3-1.糖尿病がうつ病のリスクを高める可能性
糖尿病患者のうち、約30%がうつ症状を抱えているとされています。この2つの病気は互いに悪影響を及ぼし合い、症状が悪化することも少なくありません。
【参考情報】『糖尿病とこころ』e-ヘルスネット|厚生労働省
https://www.e-healthnet.mhlw.go.jp/information/heart/k-05-006.html
糖尿病の治療には、食事療法や運動療法が欠かせませんが、好きなものを自由に食べてきた人や、運動が苦手な人にとっては負担に感じることが多いでしょう。また、外食時にも血糖値を気にする必要があり、窮屈さを感じる場面も少なくありません。
さらに、食事前の血糖測定やインスリンの注射、薬の管理が毎日続くことも大きな負担となります。
このように、治療が長期にわたることがストレスを蓄積させ、結果的にうつ病を引き起こすことがあります。
加えて、糖尿病を発症すると合併症への不安も大きくなります。治療をしっかり行っていても、発症からの期間が長いなどの理由で合併症が起こることも少なくありません。
予防に努めていたにもかかわらず合併症を発症すると、自分の努力が報われなかったことから、落胆やイライラを感じることがよくあります。
また、以下の研究では、インスリン抵抗性がうつ病発症のリスクを高めることが示されています。

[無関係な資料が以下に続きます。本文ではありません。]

Source: an optimization exercise on an open RTL-to-GDS flow (aim: small area, a short achievable clock period and few clock cycles per item). Production flows keep margins and buffers that such runs may drop.
Where RTL was checked, it was by simulation tests only, not by an equivalence proof against the original.
For run 5, only the layout was checked, not whether the RTL still works.
Power figures rest on the tool's default switching activity, not on a simulated workload.

==> config.mk <==
export PLATFORM = sky130hd
export DESIGN_NAME = audio_rd_dma
export DESIGN_NICKNAME = audio_rd_dma
export VERILOG_FILES = /design/flow/design.v
export SDC_FILE = /design/flow/constraint.sdc
export NUM_CORES = 4
export LEC_CHECK = 0
export CAP_MARGIN = 20
export CORE_MARGIN = 2
export CORE_UTILIZATION = 60
export SETUP_SLACK_MARGIN = 2.5
export SLEW_MARGIN = 20
==> constraint.sdc <==
create_clock -name core_clock -period 5.5 [get_ports {gclk}]
set_input_delay 1.1000 -clock core_clock [delete_from_list [all_inputs] [get_ports {gclk}]]
set_output_delay 1.1000 -clock core_clock [all_outputs]
set_load 0.01 [all_outputs]
==> design.v <==
package aud_dma_pkg;
    typedef enum logic [1:0] {
        ST_IDLE = 2'd0,
        ST_REQ  = 2'd1,
        ST_DATA = 2'd2
    } dma_state_t;
    localparam logic [2:0]  AXI_SIZE_64    = 3'd3;
    localparam logic [1:0]  AXI_BURST_INCR = 2'b01;
    localparam int unsigned BYTES_PER_BEAT = 8;
    function automatic logic [31:0] burst_bytes(input logic [4:0] beats);
        burst_bytes = {27'd0, beats} * BYTES_PER_BEAT;
    endfunction
endpackage
module audio_rd_dma #(
    parameter int              ID_W        = 4,
    parameter logic [ID_W-1:0] AXI_ID      = 1,
    parameter int              BURST_BEATS = 8,
    parameter int              FIFO_DEPTH  = 32
) (
    input  logic            gclk,
    input  logic            gresetn,
    input  logic            cfg_start,
    input  logic            cfg_stop,
    input  logic [31:0]     cfg_base,
    input  logic [15:0]     cfg_words,
    input  logic            cfg_loop,
    output logic            busy,
    output logic            done,
    output logic            err,
    output logic [ID_W-1:0] aid,
    output logic [31:0]     aaddr,
    output logic            avalid,
    output logic            awrite,
    output logic [3:0]      alen,
    output logic [2:0]      asize,
    output logic [1:0]      aburst,
    input  logic            aready,
    input  logic [ID_W-1:0] rid,
    input  logic [63:0]     rdata,
    input  logic            rlast,
    input  logic            rvalid,
    output logic            rready,
    output logic [63:0]     smp_data,
    output logic            smp_valid,
    input  logic            smp_ready
);
    localparam logic [1:0] MAX_OUT = 2'd3;
    logic [25:0] aaddr_r;      
    logic [12:0] whi_r;        
    logic [2:0]  llen_r;       
    logic [12:0] rem_r;        
    logic        full_r;       
    logic        lastq_r;      
    logic        loop_r;
    logic        busy_r, done_r, err_r, stop_r, avalid_r;
    logic        prd_r;        
    logic [1:0]  oc_r;         
    logic [2:0]  db_r;         
    logic        start_s, stop_now_s, acc_s, act_s, beat_s, id_ok_s;
    logic        last_burst_s, last_exp_s, cmp_s;
    logic        nat_end_s, stop_end_s, restart_s, adv_s;
    logic [12:0] addr_b_s;
    logic        addr_ci_s;
    logic [14:0] lo_sum_s;
    logic [12:0] hi_nxt_s;
    logic        hi_fix_r;     
    logic [12:0] rem_nxt_s;
    assign start_s    = cfg_start & ~busy_r;
    assign stop_now_s = busy_r & (cfg_stop | stop_r);
    assign acc_s      = avalid_r & aready;
    assign act_s      = (oc_r != 2'd0);
    assign id_ok_s    = (rid == AXI_ID);
    assign beat_s     = rvalid & smp_ready & act_s;
    assign last_burst_s = prd_r & (oc_r == 2'd1);
    assign last_exp_s   = (db_r == 3'd7) | (last_burst_s & (db_r == llen_r));
    assign cmp_s        = beat_s & last_exp_s;
    assign nat_end_s  = cmp_s & last_burst_s & ~loop_r;
    assign stop_end_s = stop_now_s & ~avalid_r & (oc_r == 2'd0);
    assign restart_s  = busy_r & prd_r & loop_r & (oc_r == 2'd0);
    assign addr_b_s  = prd_r ? ~whi_r : 13'd0;
    assign addr_ci_s = prd_r ? full_r : 1'b1;
    assign lo_sum_s  = {1'b0, aaddr_r[12:0], 1'b1} + {1'b0, addr_b_s, addr_ci_s};
    assign hi_nxt_s  = hi_fix_r ? aaddr_r[25:13] - 13'd1 : aaddr_r[25:13] + 13'd1;
    assign rem_nxt_s = prd_r ? whi_r : rem_r - 13'd1;
    assign adv_s     = acc_s | restart_s;
    always_ff @(posedge gclk or negedge gresetn) begin
        if (!gresetn) begin
            busy_r   <= 1'b0;
            done_r   <= 1'b0;
            err_r    <= 1'b0;
            stop_r   <= 1'b0;
            avalid_r <= 1'b0;
            prd_r    <= 1'b0;
            oc_r     <= 2'd0;
            db_r     <= 3'd0;
            hi_fix_r <= 1'b0;
        end else begin
            hi_fix_r <= restart_s & ~lo_sum_s[14];
            case ({acc_s, cmp_s})
                2'b10:   oc_r <= oc_r + 2'd1;
                2'b01:   oc_r <= oc_r - 2'd1;
                default: oc_r <= oc_r;
            endcase
            stop_r <= ~start_s & (stop_r | cfg_stop);
            if (start_s) begin
                busy_r   <= (cfg_words != 16'd0);
                done_r   <= (cfg_words == 16'd0);
                err_r    <= 1'b0;
                avalid_r <= (cfg_words != 16'd0);
                prd_r    <= 1'b0;
            end else begin
                busy_r <= busy_r & ~nat_end_s & ~stop_end_s;
                done_r <= nat_end_s & ~stop_now_s;
                if (beat_s & (~id_ok_s | (rlast != last_exp_s))) begin
                    err_r <= 1'b1;
                end
                if (avalid_r) begin
                    avalid_r <= ~aready;
                end else begin
                    avalid_r <= busy_r & ~stop_now_s & ~prd_r & (oc_r != MAX_OUT);
                end
                if (acc_s & lastq_r) begin
                    prd_r <= 1'b1;
                end else if (restart_s) begin
                    prd_r <= 1'b0;
                end
            end
            if (beat_s) begin
                db_r <= last_exp_s ? 3'd0 : db_r + 3'd1;
            end
        end
    end
    always_ff @(posedge gclk) begin
        if (start_s) begin
            aaddr_r <= cfg_base[31:6];
            whi_r   <= cfg_words[15:3];
            llen_r  <= cfg_words[2:0] - 3'd1;
            full_r  <= (cfg_words[2:0] == 3'd0);
            rem_r   <= cfg_words[15:3];
            lastq_r <= (cfg_words[15:3] == {12'd0, (cfg_words[2:0] == 3'd0)});
            loop_r  <= cfg_loop;
        end else if (adv_s) begin
            aaddr_r[12:0] <= lo_sum_s[13:1];
            if (~prd_r & (&aaddr_r[12:0])) begin
                aaddr_r[25:13] <= hi_nxt_s;
            end
            rem_r   <= rem_nxt_s;
            lastq_r <= (rem_nxt_s == {12'd0, full_r});
        end else if (hi_fix_r) begin
            aaddr_r[25:13] <= hi_nxt_s;
        end
    end
    assign busy      = busy_r;
    assign done      = done_r;
    assign err       = err_r;
    assign aid       = AXI_ID;
    assign aaddr     = {aaddr_r, 6'd0};
    assign avalid    = avalid_r;
    assign awrite    = 1'b0;
    assign alen      = lastq_r ? {1'b0, llen_r} : 4'd7;
    assign asize     = aud_dma_pkg::AXI_SIZE_64;
    assign aburst    = aud_dma_pkg::AXI_BURST_INCR;
    assign rready    = smp_ready & act_s;
    assign smp_data  = rdata;
    assign smp_valid = rvalid & id_ok_s & act_s;
endmodule
==> flow/run.sh <==
#!/bin/bash
# Layout with the standard.sh (ORFS), with two changes:
#  - synthesis runs flow/my_synth.tcl: synth_recipe.tcl's steps (same Yosys
#    synth -nofsm -noshare, flatten and renaming), except that the ABC call
#    uses flow/abc_map.script and no adder map; registers are mapped exactly
#    as in the standard synthesis;
#  - extra ORFS settings passed as make variables (see below).
# Each tool's output goes to standard.log (ORFS keeps per-step logs in orfs/logs).
set -euo pipefail
export MY_ABC_SCRIPT=$PWD/flow/abc_map.script MY_ABC_NOD=1
bash standard.sh SYNTH_SCRIPT=$PWD/flow/my_synth.tcl ADDER_MAP_FILE= SKIP_REPAIR_TIE_FANOUT=1 BUFFER_PORTS_ARGS="-buffer_cell sky130_fd_sc_hd__buf_1" CTS_ARGS="-sink_clustering_enable -repair_clock_nets -dont_use_dummy_load -buf_list sky130_fd_sc_hd__clkbuf_4 -sink_clustering_size 20 -sink_clustering_max_diameter 100" finish > standard.log 2>&1
==> flow/abc_map.script <==
&get -n; &st; &dch; &nf -D 1500; &put
==> flow/my_synth.tcl <==
proc synth {args} { yosys synth -nofsm -noshare {*}$args }
# Map with a custom ABC script instead of the speed script.
proc abc {args} {
  set i [lsearch -exact $args -script]
  if {$i >= 0 && [info exists ::env(MY_ABC_SCRIPT)]} { lset args [expr {$i+1}] $::env(MY_ABC_SCRIPT) }
  if {[info exists ::env(MY_ABC_D)]} { set j [lsearch -exact $args -D]; if {$j>=0} {lset args [expr {$j+1}] $::env(MY_ABC_D)} }
  if {[info exists ::env(MY_ABC_NOSCRIPT)]} { set i [lsearch -exact $args -script]; set args [lreplace $args $i [expr {$i+1}]] }
  if {[info exists ::env(MY_ABC_NOD)]} { set j [lsearch -exact $args -D]; if {$j>=0} {set args [lreplace $args $j [expr {$j+1}]]} }
  puts "MYABC: $args"
  yosys abc {*}$args
}
source $::env(SCRIPTS_DIR)/synth.tcl
# left out here: clear keep_hierarchy, flatten, clean up, hide names made inside functions, write 1_2_yosys.v
==> standard.sh <==
#!/bin/bash
# synth_recipe.tcl (not shown) runs the flow's synth.tcl, then flattens the netlist and writes it again
# the make line also repeats each setting of config.mk as NAME=value (left out here)
make -C /OpenROAD-flow-scripts/flow DESIGN_CONFIG=/design/flow/config.mk WORK_HOME=/design/flow/orfs CLKGATE_MAP_FILE= SYNTH_SCRIPT=/design/flow/synth_recipe.tcl "${@:-finish}"
==> impl_metrics.csv, run 1 <==
group,metric,value,unit
global_route,grt_usage,24.6,%
global_route,antenna_found_initial,0,
floorplanning,dieArea,8830,um^2
sta,worst_pin_slew,702,ps
sta,fin_tns_setup,0,ps
power,p_leak,0.00163,uW
cts,cts_max_path_buffers,2,
critical_path,critPathLaunchType,"input port",
yosys,yosys_warnings,1,
floorplanning,initial_core_util,62.5,%
global_route,grt_pass1_wl,16800,um
critical_path,cp_slowest_stage_delay,290,ps
sta,hold_violations,0,
placed_design,port_buffers,89,
routing,drt_iter0_markers,138,
critical_path,crit_buf_inv,2,
global_route,use_met1,33.5,%
cts,root_buffer,"clkbuf_4",
routing,via_per_inst,5.82,
routing,wl_per_cell,17.0,um
critical_path,worstPathArrival,1800,ps
sta,setup_viol,0,
sta,period_minus_slack,2900,ps
critical_path,path_cells,"buf_1, nor4b_2, and3_1, buf_1",
yosys,ys_types,48,
critical_path,required,4400,ps
yosys,synthArstFlopShare,17.1,%
power,total_power,2800,uW
power,irDropWorstVdd,0.254,mV
cells_and_area,drive_gt1_share,3.05,%
min_path,hold_start,"oc_r[0]",
yosys,synthCells,507,
sta,fin_skew,34.9,ps
sta,whs,526,ps
cts,tritoncts,"done",
cells_and_area,final_nets,652,
critical_path,crit_top_cell,"buf_1",
job,cap_violations,0,
floorplanning,fp.dieW,94.0,um
critical_path,startpoint,"rid[1]",
yosys,yosysMostFrequentCell,"buf_4",
global_route,grt_overflow,0,
yosys,synth_area_leaders,"edfxtp_1 36%, buf_4 13%, xnor2_1 7.2%",
floorplanning,die_h,94.0,um
yosys,ys_ff_latch,70,
floorplanning,core_area,7770,um^2
sta,rsz0062_at_grt,"no",
critical_path,crit_type,"input port to output pin",
yosys,synth_top_cells_by_count,"81 x buf_4, 58 x edfxtp_1, 49 x nor2_1, 40 x xnor2_1, 38 x o21ai_0",
routing,firstDrtPassIters,4,
cts,insertion_delay,410,ps
floorplanning,io_pins,241,
routing,vias,3649,
routing,postRouteAntennaNets,0,
sta,fmax,344,MHz
cells_and_area,n_antenna_cell,0,
yosys,synth-edff-count,58,
outcome,status,"complete, no violations",
cts,hold_buffers,0,
yosys,synth_ff_type,"edfxtp_1",
sta,final_max_slew_viol_count,0,
cts,clk_pin_slew,100,ps
floorplanning,rows,32,
sta,relSlewSlack,53.0,%
routing,drt-total-wl,10700,um
global_route,use_met2,40.1,%
sta,finalCritPeriodShare,52.8,%
yosys,syn_area_per_cell,9.58,um^2
critical_path,path_max_fanout,2,
placed_design,gp_congestion,0.830,
placed_design,place_ws,2280,ps
cells_and_area,syn2layout_area_growth,-1.08,%
yosys,synth_nets,632,
critical_path,crit_family,"simple AND/OR/NAND/NOR gates",
cts,cts_buffers,9,
critical_path,endpoint_kind,"output pin",
yosys,seq_area_frac_synth,42.1,%
yosys,syn_area,4850,um^2
cells_and_area,fin_util,61.8,%
critical_path,r2r-start,"prd_r",
min_path,hold_path_class,"flip-flop to flip-flop",
yosys,synth_top_cell_by_area,"edfxtp_1",
cells_and_area,n_fill_cell,703,
placed_design,dp_hpwl,7880,um
cts,h-tree-depth,3,
routing,drc,0,
global_route,grt_max_degree,58,
global_route,first_global_vias,3427,
power,p_per_area,583,nW/um^2
global_route,use_met3,4.25,%
cts,cts.sinks,70,
global_route,busiest_layer,"met2",
sta,setup_slack,2600,ps
yosys,netlist.area_leader.share,35.9,%
critical_path,cp_slowest_cell,"nor4b_2",
==> final cells by class <==
type	instances	area (um^2)	share of cell area [%]
timing repair buffer	90	342	7.11
multi-input combinational	349	2190	45.6
clock buffer	9	67.6	1.41
tap	102	128	2.66
inverter	7	28.8	0.599
sequential	70	2050	42.6
==> timing repair <==
item,4_1_cts,5_1_grt
endpoints found under the hold margin,0,0
gates resized for setup,1,4
setup endpoints to repair,15,22
setup buffers,0,0
==> path summary, 6_finish.rpt <==
check,end,slack (ps),cells past startpoint
max,smp_valid,2600,4
min,oc_r[0],530,1
max reg2reg,aaddr_r[11],2740,7
min reg2reg,oc_r[0],530,1
max in group asynchronous,hi_fix_r,4330,1
min in group asynchronous,done_r,680,1
==> power breakdown <==
part	internal, uW	total [uW]	switching, uW
Combinational	565	1370	803
Clock	76.3	237	161
Sequential	929	1200	266
Total	1570	2800	1230
==> worst reg2reg max path, delay by kind of cell (launching register included) <==
family,cells,cell delay (ps)
AOI/OAI and AO/OA,4,1060
xor gates and xnor gates,1,190
adders and majority gates,1,420
DFF,1,650
and+or+nand+nor,1,180
==> registers in the layout, indices dropped and copies added, names as in the netlist, 2 cells and up <==
name and count:
oc_r 2, db_r 3, rem_r 13, aaddr_r 26
llen_r 3, whi_r 13
==> cells by family after synthesis <==
| family | share of synthesized area [%] |
|---|---|
| simple gates | 15.8 |
| compound gates | 14.7 |
| buf+inv | 13.1 |
| flops | 42.1 |
| xor+xnor | 12.1 |
| fa+ha+maj | 1.86 |
| other cells | 0.155 |
| mux | 0.232 |
==> cells in the final DEF (no fill, tap or decap), drive strengths merged, types with 3 or more instances in the layout <==
cell | Yosys | routed
a21o | 4 | 4
a21oi | 37 | 37
a31o | 6 | 6
a31oi | 5 | 5
and3 | 3 | 3
and3b | 5 | 5
buf | 81 | 90
clkbuf | 0 | 9
clkinv | 7 | 6
dfrtp | 12 | 12
edfxtp | 58 | 58
maj3 | 9 | 9
nand2 | 34 | 34
nand2b | 12 | 12
nand3 | 7 | 7
nand3b | 4 | 4
nand4 | 4 | 4
nor2 | 49 | 49
nor2b | 12 | 12
nor4 | 5 | 5
o21a | 6 | 6
o21ai | 38 | 38
o31ai | 7 | 7
o41ai | 3 | 3
or3 | 3 | 3
or4 | 4 | 4
xnor2 | 40 | 40
xor2 | 27 | 27
==> metrics by stage <==
step           cells  area [um^2]
6_report         627         4800
5_1_grt          627         4800
4_1_cts          627         4790
3_5_place_dp     618         4720
3_3_place_gp     618         4720
2_1_floorplan    507         4860
==> per-layer routing <==
metal	vias up	share of wire [%]
met3	14	6.2
met4	0	1.0
met5	-	0
li1	1770	-
met2	148	48
met1	1717	45
Testbench counts, summed over its fixed seeds: cycles 12,335, items 9,450.
==> inputs of run 2 (changes only) <==
--- a/flow/run.sh
+++ b/flow/run.sh
@@ -9,3 +9,3 @@
 set -euo pipefail
 export MY_ABC_SCRIPT=$PWD/flow/abc_map.script MY_ABC_NOD=1
-bash standard.sh SYNTH_SCRIPT=$PWD/flow/my_synth.tcl ADDER_MAP_FILE= SKIP_REPAIR_TIE_FANOUT=1 BUFFER_PORTS_ARGS="-buffer_cell sky130_fd_sc_hd__buf_1" CTS_ARGS="-sink_clustering_enable -repair_clock_nets -dont_use_dummy_load -buf_list sky130_fd_sc_hd__clkbuf_4 -sink_clustering_size 20 -sink_clustering_max_diameter 100" finish > standard.log 2>&1
+bash standard.sh SYNTH_SCRIPT=$PWD/flow/my_synth.tcl ADDER_MAP_FILE= SKIP_REPAIR_TIE_FANOUT=1 BUFFER_PORTS_ARGS="-buffer_cell sky130_fd_sc_hd__buf_1" CTS_ARGS="-sink_clustering_enable -repair_clock_nets -dont_use_dummy_load -root_buf sky130_fd_sc_hd__clkbuf_16 -buf_list sky130_fd_sc_hd__clkbuf_2" finish > standard.log 2>&1
==> run 2 against run 1 <==
  * Synthesized cell count did not move
  * First-iteration DRC count fell by 2.9%
  * Cell count did not move
  * Clock skew fell by 21 ps
  * Total power rose by 8.6%
  * Largest cell class unchanged
  * Core utilization rose by 2.0 points
  * Worst setup slack got worse by 7.8 ps
  * Register-to-register slack improved by 20 ps
  * Still clean
==> impl_metrics.csv, run 2 <==
group,metric,value,unit
placed_design,dp_cells,618,
cells_and_area,n_antenna_cell,0,
floorplanning,die_h,94.0,um
critical_path,path_max_fanout,2,
sta,hold_violations,0,
critical_path,cp_slowest_stage_delay,300,ps
cells_and_area,drive_gt1_share,3.05,%
global_route,antenna_found_initial,0,
min_path,min_path_cells,2,
job,cap_violations,0,
routing,drt_iter0_markers,134,
power,p_leak,0.00169,uW
sta,worst_pin_slew,722,ps
placed_design,port_buffers,89,
cells_and_area,syn2layout_area_growth,2.17,%
global_route,first_global_vias,3434,
global_route,use_met2,40.5,%
floorplanning,io_pins,241,
critical_path,critPathLaunchType,"input port",
routing,drc,0,
routing,drt-total-wl,10700,um
yosys,synth_nets,632,
cells_and_area,mostFrequentLayoutCells,"89 x buf_1, 58 x edfxtp_1, 49 x nor2_1",
floorplanning,rows,32,
power,p_per_area,613,nW/um^2
cts,root_buffer,"clkbuf_16",
cells_and_area,reg_top3,"aaddr_r (26), rem_r (13), whi_r (13)",
cts,clk_pin_slew,60,ps
cells_and_area,n_fill_cell,678,
yosys,synthCells,507,
floorplanning,fp.dieW,94.0,um
routing,via_per_inst,5.76,
cts,insertion_delay,330,ps
sta,finalCritPeriodShare,52.9,%
global_route,busiest_layer,"met2",
global_route,use_met1,33.2,%
critical_path,endpoint_kind,"output pin",
critical_path,cp_slowest_cell,"nor4b_2",
cells_and_area,final_nets,652,
routing,wl_per_cell,17.1,um
sta,fin_tns_setup,0,ps
cts,hold_buffers,0,
yosys,synth_top_cells_by_count,"81 x buf_4, 58 x edfxtp_1, 49 x nor2_1, 40 x xnor2_1, 38 x o21ai_0",
power,irDropWorstVdd,0.276,mV
sta,fin_skew,13.6,ps
yosys,syn_area,4850,um^2
cts,cts_buffers,9,
yosys,seq_area_frac_synth,42.1,%
sta,setup_viol,0,
yosys,synth_area_leaders,"edfxtp_1 36%, buf_4 13%, xnor2_1 7.2%",
critical_path,required,4400,ps
floorplanning,core_area,7770,um^2
cells_and_area,largest_reg_flops,26,
critical_path,worstPathArrival,1810,ps
sta,final_max_slew_viol_count,0,
sta,period_minus_slack,2910,ps
yosys,synthArstFlopShare,17.1,%
floorplanning,dieArea,8830,um^2
sta,rsz0062_at_grt,"no",
min_path,hold_path_class,"flip-flop to flip-flop",
placed_design,gp_congestion,0.830,
yosys,yosysMostFrequentCell,"buf_4",
routing,postRouteAntennaNets,0,
cts,cts.sinks,70,
routing,firstDrtPassIters,4,
cts,cts_max_path_buffers,2,
global_route,grt_max_degree,58,
outcome,status,"complete, no violations",
yosys,syn_area_per_cell,9.58,um^2
critical_path,crit_top_cell,"buf_1",
global_route,use_met3,4.49,%
yosys,yosys_warnings,1,
routing,vias,3612,
cts,tritoncts,"done",
yosys,ys_types,48,
cells_and_area,fin_cells,627,
sta,relSlewSlack,51.7,%
yosys,synth_ff_type,"edfxtp_1",
global_route,grt_usage,24.7,%
critical_path,crit_type,"input port to output pin",
yosys,ys_ff_latch,70,
placed_design,dp_hpwl,7880,um
cts,h-tree-depth,3,
critical_path,path_cells,"buf_1, nor4b_2, and3_1, buf_1",
power,total_power,3040,uW
yosys,synth-edff-count,58,
global_route,grt_overflow,0,
cells_and_area,top_register,"aaddr_r",
floorplanning,initial_core_util,62.5,%
yosys,netlist.area_leader.share,35.9,%
cts,postCtsSetupBuffers,0,
critical_path,reg2reg_depth,7,
yosys,synth_top_cell_by_area,"edfxtp_1",
sta,fmax,343,MHz
global_route,grt_pass1_wl,16800,um
cells_and_area,layout_commonest_cell,"buf_1",
run 2: changes by cell type in the layout (fill, tap and decap cells not counted):
cell       change
clkbuf_16      +9
clkbuf_4       -9
run 2: kinds of logic (layout without fill, tap and decap cells):
family | count (synthesis) | in the layout | share of synthesized area [%]
fa+ha+maj | 9 | 9 | 1.86
buf+inv | 88 | 106 | 13.1
simple gates | 152 | 152 | 15.8
xor+xnor | 67 | 67 | 12.1
flops | 70 | 70 | 42.1
mux | 1 | 1 | 0.232
other cells | 2 | 2 | 0.155
compound gates | 118 | 118 | 14.7
run 2: power breakdown:
group	total (uW)	switching (uW)	internal, uW
Clock	475	188	286
Sequential	1200	265	932
Combinational	1370	803	565
run 2: per-layer routing:
| layer | wire (um) | part of all wire (%) |
|---|---|---|
| met1 | 4800 | 45 |
| met2 | 5040 | 47 |
| met3 | 707 | 6.6 |
| met4 | 148 | 1.4 |
| met5 | 0 | 0 |
run 2: area by class of cell:
class                           instances  area, um^2  area share (%)
Multi-Input combinational cell        349        2190            44.1
Sequential cell                        70        2050            41.3
Timing Repair Buffer                   90         342            6.89
Clock buffer                            9         225            4.54
Tap cell                              102         128            2.57
Inverter                                7        28.8           0.580
run 2: stage by stage:
stage	worst slack, ps	utilization, %	hold WS, ps	area [um^2]
2_1_floorplan	2540	-	477	4860
3_3_place_gp	2320	60.8	476	4720
3_5_place_dp	2280	60.8	501	4720
4_1_cts	2520	63.7	514	4950
5_1_grt	2550	63.9	531	4960
6_report	2590	63.9	513	4960
run 2: worst paths after layout:
| check | from | to | slack (ps) |
|---|---|---|---|
| max in group asynchronous | gresetn | prd_r | 4250 |
| min in group asynchronous | gresetn | done_r | 770 |
| setup / recovery | rid[1] | smp_valid | 2590 |
| setup reg to reg | rem_r[1] | lastq_r | 2760 |
| hold / removal | err_r | err_r | 510 |
| hold reg to reg | err_r | err_r | 510 |
run 2: critical path, delay by kind of cell:
kind,cells,cell delay [ps]
buffers and inverters,2,230
AND/OR/NAND/NOR,2,480
run 2: repair_timing:
action,4_1_cts,5_1_grt
gates cloned,0,0
endpoints found under the setup margin,15,32
gates resized for setup,1,4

【参考情報】『Incident Major Depressive Disorder Predicted by Three Measures of Insulin Resistance: A Dutch Cohort Study』American Psychiatric Association Publishing
https://psychiatryonline.org/doi/10.1176/appi.ajp.2021.20101479
インスリン抵抗性とは、インスリンが分泌されていても、その効果が十分に発揮できない状態を指します。この状態は主に肥満や食べ過ぎによって引き起こされ、2型糖尿病の人に多く見られます。
インスリン抵抗性は、糖尿病を発症する前の段階である糖尿病予備軍の時期から徐々に進行していると考えられています。このため、糖尿病予備軍の段階でもうつ病を発症するリスクが高まります。
3-2.うつ病が糖尿病のリスクを高める可能性
糖尿病はうつ病の発症リスクを高めますが、逆にうつ病も、2型糖尿病の発症のリスクを高める可能性があります。その理由として、生活習慣の乱れや睡眠障害、抗うつ薬の服用などがあります。
うつ病の症状は、日常生活にも影響を及ぼします。たとえば、倦怠感や無気力感が強くなると活動量が減少し、運動不足になることがあります。
また、食欲不振や過食の影響で食生活が不規則になったり、食事のバランスが偏ったりすることが、肥満の原因になります。
このように、うつ病になると生活習慣が乱れやすく、肥満になりがちなので、糖尿病を発症するリスクが高まります。
うつ病は睡眠にも大きな影響を与えます。神経伝達物質のバランスが崩れたり、不安や悩みといったネガティブな思考が頭の中で繰り返されたりすることで、睡眠障害が起こりやすくなります。
睡眠時間が短くなると、食欲を増進させるホルモンの分泌が増え、食生活が乱れて肥満につながることがあります。さらに、睡眠不足によりインスリン抵抗性が高まり、血糖値が上昇することも考えられます。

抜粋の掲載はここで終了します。